Physically, Anteros is depicted similarly to Eros in almost every way, but with long hair and plumed butterfly wings. He has been described also as armed with either a golden club or arrows of lead. Anteros and Eros are usually depicted as winged boys in the company of Aphrodite or her attendant goddesses.

According to Porphyrius, Aphrodite once complained to Themis that Eros remained a perpetual child, so Themis advised her to give him a brother. Aphrodite then gave birth to Anteros, and whenever he was near Eros, Eros grew. But if Anteros was away, Eros shrank back to his previous, smaller size.

An altar to Anteros was put up by the metics in Athens in commemoration of the spurned love of the metic Timagoras, who was rejected by the Athenian Meles. According to the myth, upon hearing Timagoras' declaration of love for him, the young man mockingly ordered him to throw himself down from the top of a tall rock. Seeing Timagoras dead, Meles repented and threw himself down from the same rock.

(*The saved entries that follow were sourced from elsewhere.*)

File: config.mk
export PLATFORM = sky130hd
export DESIGN_NAME = circuit_label_swap_table_core
export DESIGN_NICKNAME = d
export VERILOG_FILES = /design/src/sv/cls_pkg.sv /design/src/sv/cls_cmp.sv /design/src/sv/cls_store.sv /design/src/sv/cls_ctrl.sv /design/src/sv/circuit_label_swap_table_core.sv
export SDC_FILE = /design/constraint.sdc
export NUM_CORES = 1
export LEC_CHECK = 0
export BUFFER_PORTS_ARGS = -buffer_cell sky130_fd_sc_hd__buf_2
export CAP_MARGIN = 20
export CORE_MARGIN = 1
export CORE_UTILIZATION = 65
export CTS_BUF_LIST = sky130_fd_sc_hd__clkbuf_4 sky130_fd_sc_hd__clkbuf_8 sky130_fd_sc_hd__clkbuf_16
export DETAILED_ROUTE_END_ITERATION = 8
export PLACE_DENSITY = 0.85
export SLEW_MARGIN = 20
export SYNTH_ARGS = -nofsm -noshare
export SYNTH_HDL_FRONTEND = slang
export SYNTH_SLANG_ARGS = --single-unit
File: constraint.sdc
create_clock -name clk -period 12.28 [get_ports clk]
set_input_delay 1.842 -clock clk [delete_from_list [all_inputs] [get_ports clk]]
set_output_delay 1.842 -clock clk [all_outputs]
set_load 0.03 [all_outputs]
File: src/sv/cls_pkg.sv
// Package with the types, codes and defaults of the label swap table.
package cls_pkg;

	localparam int TABLE_ENTRIES_DEF = 8;
	localparam int ID_W              = 16;

	// Input item kinds.
	localparam logic [1:0] KIND_INSERT  = 2'd0;
	localparam logic [1:0] KIND_ROUTE   = 2'd1;
	localparam logic [1:0] KIND_DESTROY = 2'd2;
	localparam logic [1:0] KIND_UNUSED  = 2'd3;

	// Result actions.
	localparam logic [2:0] ACT_NEXT            = 3'd0;
	localparam logic [2:0] ACT_PREV            = 3'd1;
	localparam logic [2:0] ACT_LOCAL           = 3'd2;
	localparam logic [2:0] ACT_INSERTED        = 3'd3;
	localparam logic [2:0] ACT_FULL            = 3'd4;
	localparam logic [2:0] ACT_DESTROY_FWD     = 3'd5;
	localparam logic [2:0] ACT_DESTROY_UNKNOWN = 3'd6;

	// One forwarding entry as stored in the table memory.
	typedef struct packed {
		logic [ID_W-1:0] prev_circ;
		logic [ID_W-1:0] prev_node;
		logic [ID_W-1:0] next_circ;
		logic [ID_W-1:0] next_node;
	} entry_t;

	// Flags produced by the shared compare unit for one scanned entry.
	typedef struct packed {
		logic prev_hit;
		logic node_ok;
		logic next_hit;
		logic free;
	} cmp_res_t;

endpackage
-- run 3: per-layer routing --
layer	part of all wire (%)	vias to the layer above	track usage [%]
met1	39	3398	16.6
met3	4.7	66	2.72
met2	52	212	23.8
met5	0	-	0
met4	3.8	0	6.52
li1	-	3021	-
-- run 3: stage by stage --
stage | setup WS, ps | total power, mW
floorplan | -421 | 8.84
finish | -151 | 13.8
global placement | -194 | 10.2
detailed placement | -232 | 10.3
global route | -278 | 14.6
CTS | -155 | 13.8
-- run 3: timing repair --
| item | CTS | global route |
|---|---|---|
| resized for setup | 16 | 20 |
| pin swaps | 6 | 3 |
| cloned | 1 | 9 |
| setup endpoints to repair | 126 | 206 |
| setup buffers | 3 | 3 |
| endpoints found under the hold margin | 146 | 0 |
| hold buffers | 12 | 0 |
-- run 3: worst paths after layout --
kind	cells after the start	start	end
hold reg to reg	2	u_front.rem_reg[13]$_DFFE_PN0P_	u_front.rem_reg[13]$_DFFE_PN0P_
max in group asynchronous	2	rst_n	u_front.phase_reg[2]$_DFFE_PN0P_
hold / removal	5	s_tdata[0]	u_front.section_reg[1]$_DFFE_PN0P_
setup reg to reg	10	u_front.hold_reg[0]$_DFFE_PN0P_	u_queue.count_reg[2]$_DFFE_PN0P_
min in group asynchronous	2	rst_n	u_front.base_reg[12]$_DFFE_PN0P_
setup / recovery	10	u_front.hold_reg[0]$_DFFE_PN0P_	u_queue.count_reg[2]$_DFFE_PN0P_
**config.mk**
```make
export PLATFORM = sky130hd
export DESIGN_NAME = recursive_lock_monitor
export DESIGN_NICKNAME = d
export VERILOG_FILES = /design/src/rtl/rlm_pkg.sv /design/src/rtl/rlm_ctrl.sv /design/src/rtl/rlm_dp.sv /design/src/rtl/recursive_lock_monitor.sv
export SDC_FILE = /design/constraint.sdc
export NUM_CORES = 1
export LEC_CHECK = 0
export BUFFER_PORTS_ARGS = -buffer_cell sky130_fd_sc_hd__buf_2
export CAP_MARGIN = 20
export CORE_ASPECT_RATIO = 0.75
export CORE_UTILIZATION = 25
export DETAILED_ROUTE_END_ITERATION = 12
export GPL_TIMING_DRIVEN = 0
export PLACE_DENSITY = 0.39
export SYNTH_ARGS = -nofsm -noshare
export SYNTH_HDL_FRONTEND = slang
export SYNTH_SLANG_ARGS = --single-unit
```
**constraint.sdc**
```tcl
create_clock -name clock -period 4 [get_ports clock]
set_input_delay 0.6 -clock clock [delete_from_list [all_inputs] [get_ports clock]]
set_output_delay 0.6 -clock clock [all_outputs]
set_load 0.05 [all_outputs]
```
### src/hdl/pie_pkg.sv
// Shared types and constants for the positional insert/erase list.
// No dependencies; imported by every module in the block.
package pie_pkg;

  // Field widths fixed by the request and result formats
  localparam int OP_W     = 2;
  localparam int WORD_W   = 32;
  localparam int POS_W    = 7;
  localparam int STATUS_W = 2;
  localparam int COUNT_W  = 7;

  // Default store depth and read reduction grouping
  localparam int DEFAULT_LIST_DEPTH = 64;
  localparam int READ_GROUP_SIZE    = 16;

  typedef enum logic [OP_W-1:0] {
    OP_INSERT = 2'd0,
    OP_ERASE  = 2'd1,
    OP_READ   = 2'd2
  } op_e;

  typedef enum logic [STATUS_W-1:0] {
    ST_OK     = 2'd0,
    ST_FULL   = 2'd1,
    ST_BADPOS = 2'd2,
    ST_EMPTY  = 2'd3
  } status_e;

  // Per-beat command broadcast to every cell
  typedef struct packed {
    logic ins;   // shift up from position, load value at position
    logic ers;   // shift down from position
    logic rd;    // drive the word at position onto the read bus
  } cell_ctrl_t;

endpackage
`src/rtl/iot_queue.sv`:
```
module iot_queue #(
  parameter int unsigned WIDTH = 8,
  parameter int unsigned DEPTH = 2
) (
  input  logic             clk_i,
  input  logic             rst_ni,
  input  logic             push_i,
  input  logic [WIDTH-1:0] push_data_i,
  input  logic             pop_i,
  output logic [WIDTH-1:0] head_o,
  output logic             empty_o,
  output logic             full_o
);

  localparam int unsigned PtrW = (DEPTH > 1) ? $clog2(DEPTH) : 1;
  localparam int unsigned CntW = $clog2(DEPTH + 1);

  logic [WIDTH-1:0] slot_q [DEPTH];
  logic [PtrW-1:0]  wr_ptr_q, wr_ptr_d, rd_ptr_q, rd_ptr_d;
  logic [CntW-1:0]  count_q, count_d;
  logic             do_push, do_pop;

  assign empty_o = (count_q == '0);
  assign full_o  = (count_q == CntW'(DEPTH));
  assign head_o  = slot_q[rd_ptr_q];
  assign do_push = push_i && !full_o;
  assign do_pop  = pop_i && !empty_o;

  always_comb begin
    wr_ptr_d = wr_ptr_q;
    rd_ptr_d = rd_ptr_q;
    count_d  = count_q;
    if (do_push) begin
      wr_ptr_d = (wr_ptr_q == PtrW'(DEPTH - 1)) ? '0 : wr_ptr_q + PtrW'(1);
    end
    if (do_pop) begin
      rd_ptr_d = (rd_ptr_q == PtrW'(DEPTH - 1)) ? '0 : rd_ptr_q + PtrW'(1);
    end
    if (do_push && !do_pop) begin
      count_d = count_q + CntW'(1);
    end else if (do_pop && !do_push) begin
      count_d = count_q - CntW'(1);
    end
  end

  always_ff @(posedge clk_i or negedge rst_ni) begin
    if (!rst_ni) begin
      wr_ptr_q <= '0;
      rd_ptr_q <= '0;
      count_q  <= '0;
    end else begin
      wr_ptr_q <= wr_ptr_d;
      rd_ptr_q <= rd_ptr_d;
      count_q  <= count_d;
    end
  end

  always_ff @(posedge clk_i) begin
    if (do_push) begin
      slot_q[wr_ptr_q] <= push_data_i;
    end
  end

endmodule

```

Describing the nature of the emotion, Plato asserts that it is the result of the great love for another person. The lover, inspired by beauty, is filled with divine love and "filling the soul of the loved one with love in return." As a result, the loved one falls in love with the lover, though the love is only spoken of as friendship. They experience pain when the two are apart, and relief when they are together, the mirror image of the lover's feelings, is anteros, or "counter-love".

==Legacy==
Anteros is the subject of the Shaftesbury Memorial Fountain in Piccadilly Circus, London, where he symbolises the selfless philanthropic love of the Earl of Shaftesbury for the poor. The memorial is sometimes given the name The Angel of Christian Charity but is popularly mistaken for Eros.